Terragrunt Multi-Account Setup: 7 Days → 1 Hour AWS DR

Learn terragrunt multi-account setup for AWS disaster recovery. Reduce onboarding from 7 days to 1 hour with DRY configs and pilot-light DR architecture.

Terragrunt Multi-Account Setup: 7 Days → 1 Hour AWS DR

I designed and implemented this architecture in about 2 weeks, leveraging AI-powered development tools to accelerate the process.*

What We Achieved with Terragrunt

We re-architected a per-client AWS platform from manual provisioning → Terraform → Terragrunt modularization to solve two practical constraints:

onboarding new client environments was slow and inconsistent
multi-region disaster recovery (DR) needed to be repeatable and testable

Infrastructure became standardized across clients, while application delivery (CI/CD + in-cluster deployments) remained client-specific.
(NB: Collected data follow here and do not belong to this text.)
$ cat src/rtl/dft_frame_sequencer.sv
// Frame controller for dft_accumulation: starts the accumulator, streams frame_len
// windowed samples, waits for the result and holds it until downstream takes it.
module dft_frame_sequencer #(
  parameter int IQ_WIDTH           = 16,
  parameter int SAMPLE_COUNT_WIDTH = 16,
  parameter int RESULT_TIMEOUT     = 1000
) (
  input  logic                                clk_i,
  input  logic                                rst_i,
  input  logic                                enable_i,
  input  logic [SAMPLE_COUNT_WIDTH-1:0]       frame_len_i,
  input  logic                                s_valid_i,
  output logic                                s_ready_o,
  input  logic signed [IQ_WIDTH-1:0]          s_i_i,
  input  logic signed [IQ_WIDTH-1:0]          s_q_i,
  output logic [SAMPLE_COUNT_WIDTH-1:0]       win_addr_o,
  output logic                                osc_restart_o,
  output logic                                osc_step_o,
  output logic                                dft_start_o,
  output logic                                dft_sample_valid_o,
  output logic                                dft_last_sample_o,
  output logic signed [IQ_WIDTH-1:0]          dft_i_o,
  output logic signed [IQ_WIDTH-1:0]          dft_q_o,
  input  logic                                dft_valid_i,
  input  logic                                dft_busy_i,
  output logic                                res_valid_o,
  input  logic                                res_ready_i,
  output logic [31:0]                         frame_cnt_o,
  output logic                                err_timeout_o
);

  localparam int SCW = SAMPLE_COUNT_WIDTH;
  localparam int TW  = $clog2(RESULT_TIMEOUT + 1);

  typedef enum logic [2:0] {IDLE, START, STREAM, WAIT_RES, HOLD} state_t;

  state_t          state;
  logic [SCW-1:0]  idx;
  logic [SCW-1:0]  last_idx;
  logic [TW-1:0]   wait_cnt;
  logic            smp_vld;
  logic            launch;
  logic            accept;

  // Start/restart are decoded in the IDLE cycle so a frame can begin right
  // after the result handshake; reset masks them so nothing leaks out.
  assign launch        = (state == IDLE) && enable_i && !dft_busy_i && !rst_i;
  assign dft_start_o   = launch;
  assign osc_restart_o = launch;
  assign accept        = s_valid_i && s_ready_o;

  // The ROM registers the address on the accept edge, so its data lines up
  // with the registered sample one cycle later.
  assign win_addr_o         = idx;
  assign dft_sample_valid_o = smp_vld;
  assign osc_step_o         = smp_vld;

  always_ff @(posedge clk_i or posedge rst_i) begin
    if (rst_i) begin
      state             <= IDLE;
      idx               <= '0;
      last_idx          <= '0;
      wait_cnt          <= '0;
      smp_vld           <= 1'b0;
      dft_last_sample_o <= 1'b0;
      dft_i_o           <= '0;
      dft_q_o           <= '0;
      s_ready_o         <= 1'b0;
      res_valid_o       <= 1'b0;
      frame_cnt_o       <= '0;
      err_timeout_o     <= 1'b0;
    end else begin
      smp_vld           <= 1'b0;
      dft_last_sample_o <= 1'b0;
      case (state)
        IDLE: begin
          if (launch) begin
            last_idx <= (frame_len_i == '0) ? '0 : frame_len_i - SCW'(1);
            idx      <= '0;
            state    <= START;
          end
        end
        START: begin
          s_ready_o <= 1'b1;
          state     <= STREAM;
        end
        STREAM: begin
          if (accept) begin
            dft_i_o           <= s_i_i;
            dft_q_o           <= s_q_i;
            smp_vld           <= 1'b1;
            dft_last_sample_o <= (idx == last_idx);
            if (idx == last_idx) begin
              s_ready_o <= 1'b0;
              wait_cnt  <= '0;
              state     <= WAIT_RES;
            end else begin
              idx <= idx + SCW'(1);
            end
          end
        end
        WAIT_RES: begin
          if (dft_valid_i) begin
            frame_cnt_o <= frame_cnt_o + 32'd1;
            res_valid_o <= 1'b1;
            state       <= HOLD;
          end else if (wait_cnt == TW'(RESULT_TIMEOUT - 1)) begin
            err_timeout_o <= 1'b1;
            state         <= IDLE;
          end else begin
            wait_cnt <= wait_cnt + TW'(1);
          end
        end
        HOLD: begin
          if (res_ready_i) begin
            res_valid_o <= 1'b0;
            state       <= IDLE;
          end
        end
        default: state <= IDLE;
      endcase
    end
  end

endmodule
💡 Key Result: Infra-only onboarding dropped from ~7 days to ~1 hour - measured as "from an empty client account (with bootstrap wiring in place) to a working infrastructure environment."

The Manual Infrastructure Problem

The original model: manual infrastructure

Before infrastructure-as-code (IaC), onboarding meant creating resources by hand, validating by checklist, and relying on tribal knowledge.
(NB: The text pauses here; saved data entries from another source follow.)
===== src/rtl/inst_rom_reader.sv =====
// Fetch stage between the PC and decode: issues synchronous ROM reads and queues
// the returned words with their PC tags. Flushes on redirect and stops after HALT.
module inst_rom_reader #(
  parameter int AW = 10,
  parameter int IW = 9,
  parameter int DEPTH = 2,
  parameter logic [IW-1:0] HALT_OP = 9'h1FF
) (
  input  logic          Clk,
  input  logic          Reset,
  input  logic [AW-1:0] ProgCtr,
  output logic          PcHold,
  input  logic          Redirect,
  output logic [AW-1:0] RomAddr,
  output logic          RomRdEn,
  input  logic [IW-1:0] RomData,
  output logic [IW-1:0] InstOut,
  output logic [AW-1:0] InstPc,
  output logic          InstValid,
  input  logic          InstReady,
  output logic          Done
);
  localparam int CW = $clog2(DEPTH + 1);
  localparam int PW = $clog2(DEPTH);

  logic [IW-1:0] mem_data [DEPTH];
  logic [AW-1:0] mem_pc [DEPTH];
  logic [PW-1:0] rd_ptr, wr_ptr;
  logic [CW-1:0] count;
  logic          inflight;
  logic [AW-1:0] inflight_pc;

  logic          empty, pop, fifo_pop, bypass_pop, push, halt_pop, flush;
  logic [CW:0]   occ;

  function automatic logic [PW-1:0] next_ptr(input logic [PW-1:0] p);
    return (p == PW'(DEPTH - 1)) ? '0 : p + 1'b1;
  endfunction

  // The word returning from the ROM this cycle is visible at the head when the
  // queue is empty, giving one-cycle fetch latency and full throughput.
  assign empty     = (count == '0);
  assign InstValid = !empty || inflight;

  always_comb begin
    InstOut = '0;
    InstPc  = '0;
    if (!empty) begin
      InstOut = mem_data[rd_ptr];
      InstPc  = mem_pc[rd_ptr];
    end else if (inflight) begin
      InstOut = RomData;
      InstPc  = inflight_pc;
    end
  end

  assign pop        = InstValid && InstReady;
  assign fifo_pop   = pop && !empty;
  assign bypass_pop = pop && empty;
  assign halt_pop   = pop && (InstOut == HALT_OP);
  assign flush      = Redirect || halt_pop;
  assign push       = inflight && !bypass_pop && !flush;

  // Occupancy includes the outstanding read so a returning word always has a slot.
  assign occ     = {1'b0, count} + {{CW{1'b0}}, inflight} - {{CW{1'b0}}, pop};
  assign PcHold  = Done || (occ >= (CW+1)'(DEPTH));
  assign RomRdEn = !PcHold && !Redirect && !Reset;
  assign RomAddr = ProgCtr;

  always_ff @(posedge Clk or posedge Reset) begin
    if (Reset) begin
      count       <= '0;
      rd_ptr      <= '0;
      wr_ptr      <= '0;
      inflight    <= 1'b0;
      inflight_pc <= '0;
      Done        <= 1'b0;
    end else if (!Done) begin
      if (flush) begin
        count    <= '0;
        rd_ptr   <= '0;
        wr_ptr   <= '0;
        inflight <= 1'b0;
        if (halt_pop) Done <= 1'b1;
      end else begin
        if (push)     wr_ptr <= next_ptr(wr_ptr);
        if (fifo_pop) rd_ptr <= next_ptr(rd_ptr);
        count       <= count + CW'(push) - CW'(fifo_pop);
        inflight    <= RomRdEn;
        inflight_pc <= ProgCtr;
      end
    end
  end

  always_ff @(posedge Clk) begin
    if (push) begin
      mem_data[wr_ptr] <= RomData;
      mem_pc[wr_ptr]   <= inflight_pc;
    end
  end

  // Occupancy accounting makes this impossible; catches a broken hold path.
  assert property (@(posedge Clk) disable iff (Reset)
    !(push && count == CW'(DEPTH) && !pop));

endmodule


===== config.mk =====
export PLATFORM = sky130hd
export DESIGN_NAME = inst_rom_reader
export DESIGN_NICKNAME = d
export VERILOG_FILES = /design/src/rtl/inst_rom_reader.sv
export SDC_FILE = /design/constraint.sdc
export NUM_CORES = 1
export LEC_CHECK = 0
export BUFFER_PORTS_ARGS = -buffer_cell sky130_fd_sc_hd__buf_2
export CORE_MARGIN = 2
export CORE_UTILIZATION = 46
export CTS_BUF_LIST = sky130_fd_sc_hd__clkbuf_2
export DETAILED_ROUTE_END_ITERATION = 10
export PLACE_DENSITY_LB_ADDON = 0.3
export RECOVER_POWER = 50
export SYNTH_ARGS = -nofsm -noshare
export SYNTH_HDL_FRONTEND = slang
export SYNTH_SLANG_ARGS = --single-unit

===== constraint.sdc =====
create_clock -name Clk -period 8.2 [get_ports Clk]
set_input_delay 1.64 -clock Clk [delete_from_list [all_inputs] [get_ports Clk]]
set_output_delay 1.64 -clock Clk [all_outputs]
set_load 0.01 [all_outputs]

==> impl_metrics.json <==
{
  "grt_remaining_overflow": 0,
  "synth_enable_flop_cells": 38,
  "ys.flop_type": "edfxtp_1",
  "ctsLongestPathBuffers": 2,
  "relSlewSlack": 0.197,
  "clkPwrFrac": 0.109,
  "utilization": 0.532,
  "worstSetupPathType": "input pin to output pin",
  "dp_hpwl_um": 3640,
  "grt_setup_unrepaired": "no",
  "pwr-share-comb": 0.452,
  "critical_path_peak_fanout": 4,
  "p_sw_frac": 0.404,
  "htree_levels": 2,
  "yosys_warnings": 0,
  "grt_pass1_wl_um": 8470,
  "drt_wl_total_um": 5250,
  "synth_top_area_frac": 0.428,
  "drc": 0,
  "drive_gt1_frac": 0.271,
  "drtIter0Drc": 91,
  "worst_slew_pin_slew_ns": 1.20,
  "rrSetupSlack_ns": 4.61,
  "grt_util_all_layers": 0.176,
  "wire_per_inst_um": 15.9,
  "dp_slack_ns": 3.24,
  "cts_tree": "built",
  "pwr-share-seq": 0.439,
  "synth_compound_area_frac": 0.108,
  "final_nets": 284,
  "dieArea_um2": 6420,
  "synth_common_cells": "38 x edfxtp_1, 21 x a21oi_1, 18 x mux2i_1",
  "p_switching_mw": 0.361,
  "drv_slew": 0,
  "ys_ff_latch": 54,
  "layout_min_cycle_time_ns": 4.98,
  "fmax_mhz": 201,
  "clock_latency_ns": 0.43,
  "num_rows": 27,
  "synth-xor-area-share": 0.00657,
  "cts_resized": 0,
  "tns_ns": 0,
  "min_path_type": "flip-flop to flip-flop",
  "first_global_vias": 1763,
  "drt_pre_antenna_iters": 4,
  "cts_hold_buf": 0,
  "fin_ws_ns": 3.22,
  "clkSinkCount": 54,
  "muxShareOfSynthArea": 0.124,
  "fin_crit_sh": 0.607,
  "syn_area_um2": 2670,
  "synth-adder-area-share": 0.0216,
  "place_area_um2": 2930,
  "cts_setup_buffers": 0,
  "syn_inst": 213,
  "fin_skew_ns": 0.0252,
  "cts_root_buf": "clkbuf_2",
  "cts_buffers": 5,
  "io_buffers": 55,
  "worst_setup_path_end_kind": "output pin",
  "core_um2": 5540,
  "viasPerCell": 5.40,
  "diodes": 0,
  "fin_area_um2": 2950,
  "status": "finished clean",
  "fp.dieW_um": 80.1,
  "synth_top_family_by_area": "multiplexers",
  "synth_area_leader_cell": "edfxtp_1",
  "dieHeight_um": 80.1,
  "antenna_found_initial": 0,
  "finalHoldViolCount": 0,
  "syn2layout_area_growth_pct": 10.6,
  "ir_drop_uv": 204,
  "synth_seq_area_share": 0.578,
  "start_kind": "input pin",
  "synth_simple_gate_area_frac": 0.0995,
  "syn_nets": 240,
  "syn_avg_cell_area_um2": 12.5,
  "p_per_area_nw_per_um2": 303,
  "maxCapViolCount": 0,
  "final_antenna_net_count": 0,
  "ys_async_sr_fraction": 0.296,
  "grt_start_max_net_pins": 28,
  "start_util": 0.481,
  "internal_power_mw": 0.533,
  "p_total_mw": 0.894,
  "critPathRequiredTime_ns": 6.56,
  "setup_violations": 0,
  "io_pins": 56,
  "p_leak_nw": 1.16,
  "synth.lib_cells_used.distinct": 38,
  "clkTransAtPathRegs_ns": 0.25,
  "synth.most_common_cell": "edfxtp_1",
  "via_count": 1781,
  "gp_routability_congestion": 0.854,
  "arrival_ns": 3.34,
  "ys_top_cells_by_area": "edfxtp_1 43%, dfrtp_1 15%, mux2i_1 6.8%, mux2_4 5.6%, a21oi_1 3.9%"
}
[routing by layer]
layer,part of all wire,vias to the layer above,track usage
met5,0,-,0
met4,0.0078,0,0.0559
met3,0.039,2,0.0393
met2,0.50,42,0.298
met1,0.45,859,0.225
li1,-,878,-
[stage by stage]
stage / std cells / hold WS, ns
6_report: 330 / 0.523
2_1_floorplan: 213 / 0.464
5_1_grt: 330 / 0.553
3_5_place_dp: 322 / 0.492
4_1_cts: 330 / 0.530
3_3_place_gp: 322 / 0.482
[power groups by stage]
stage               Clock [mW]  Sequential [mW]  Combinational, mW
detailed placement           0            0.399              0.412
global route             0.113            0.401              0.453
global placement             0            0.397              0.405
floorplan                    0            0.365              0.314
finish                  0.0977            0.392              0.404
CTS                      0.102            0.393              0.414
[kinds of logic (layout without fill, tap and decap cells)]
| logic type | after synthesis | count (layout) |
|---|---|---|
| AO/OA/AOI/OAI | 48 | 48 |
| XOR/XNOR | 2 | 2 |
| adder cells (fa/ha/maj) | 4 | 4 |
| buffers and inverters | 29 | 74 |
| flip-flops | 54 | 54 |
| multiplexers | 28 | 28 |
| AND/OR/NAND/NOR | 48 | 48 |
[flip-flops by register name, indices dropped and copies added (netlist names)]
signal and cells:
rd_ptr 1, wr_ptr 1, mem_data 18, inflight_pc 10, inflight 1, count 2
mem_pc 20, Done 1
[worst paths after layout]
check / from / endpoint / cells after the start
max: InstReady / RomRdEn / 10
min: inflight_pc[7]$_DFFE_PP0P_ / mem_pc[1][7]$_DFFE_PP_ / 0
max reg2reg: inflight$_DFFE_PP0N_ / count[1]$_DFFE_PP0N_ / 12
min reg2reg: inflight_pc[7]$_DFFE_PP0P_ / mem_pc[1][7]$_DFFE_PP_ / 0
max in group asynchronous: Reset / inflight_pc[7]$_DFFE_PP0P_ / 2
min in group asynchronous: Reset / inflight$_DFFE_PP0N_ / 2
[layout by cell type, fill, tap and decap left out, types with 10 or more instances in the layout]
cell type / n
mux2_4: 10
o21ai_0: 13
mux2i_1: 18
edfxtp_1: 38
clkbuf_1: 10
nand3_1: 12
a21oi_1: 21
dfrtp_1: 16
buf_2: 46
[critical path, stage by stage]
cell and delay [ns]:
buf_2 0.11, inv_1 0.10, a21oi_1 0.06, ha_1 0.28
nand2b_1 0.15, fa_1 0.38, xnor2_1 0.15, nand3b_1 0.12
nor3_1 0.19, buf_2 0.17
[layout make-up]
cell class	instances	area, um^2
clock buffer	5	25.0
clock inverter	3	16.3
fill	534	2590
inverter	7	26.3
multi-input combinational	130	958
sequential	54	1540
tap	72	90.1
timing repair buffer	59	290
Note: power is estimated with default switching activity, not from simulation.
That was workable until we hit the combination of:

multiple clients
multiple environments per client
a DR requirement with real RTO/RPO targets

What the business needed

repeatable onboarding for new clients/environments
a consistent baseline across environments
multi-region DR that could be exercised regularly (not "hope it works")

Constraints that shaped the solution

Small platform team: optimize for clarity and operational simplicity
Client isolation: each client runs in their own AWS account
Environment model: Dev/UAT/Prod/DR live in the same client account
Region pair standardization: primary us-east-1, DR us-west-2 (parameterized per client)
Cost efficiency: avoid heavy licensing fees for orchestration tooling

Why We Chose Terragrunt Over Terraform Cloud

We chose Terragrunt over Terraform Cloud or other paid orchestrators because it enabled a "write once, deploy everywhere" approach while remaining open source — reducing licensing overhead for a small team.

🎯 Why Terragrunt? Open-source orchestration that keeps modules DRY without the licensing cost of Terraform Cloud or Spacelift.

Stage 1 - Terraform: stop the variance

The first priority was to convert runbooks into code and reduce configuration drift. Terraform gave us repeatable deployments and plan safety checks.

Stage 2 - Terragrunt: make it a platform

Once Terraform existed, our biggest cost was duplication. Terragrunt became the orchestration layer that provided:

DRY configuration: backend + provider logic defined once at the root
Hierarchical config: settings cascade from Client → Environment → Region
Predictable layout: the folder structure becomes documentation and state key structure

📐 Design Principle: The folder structure IS the documentation. If you can navigate the filesystem, you can understand the infrastructure.

High-level architecture

We used a pilot-light DR strategy: data is replicated continuously, while compute in the DR region is kept minimal until failover.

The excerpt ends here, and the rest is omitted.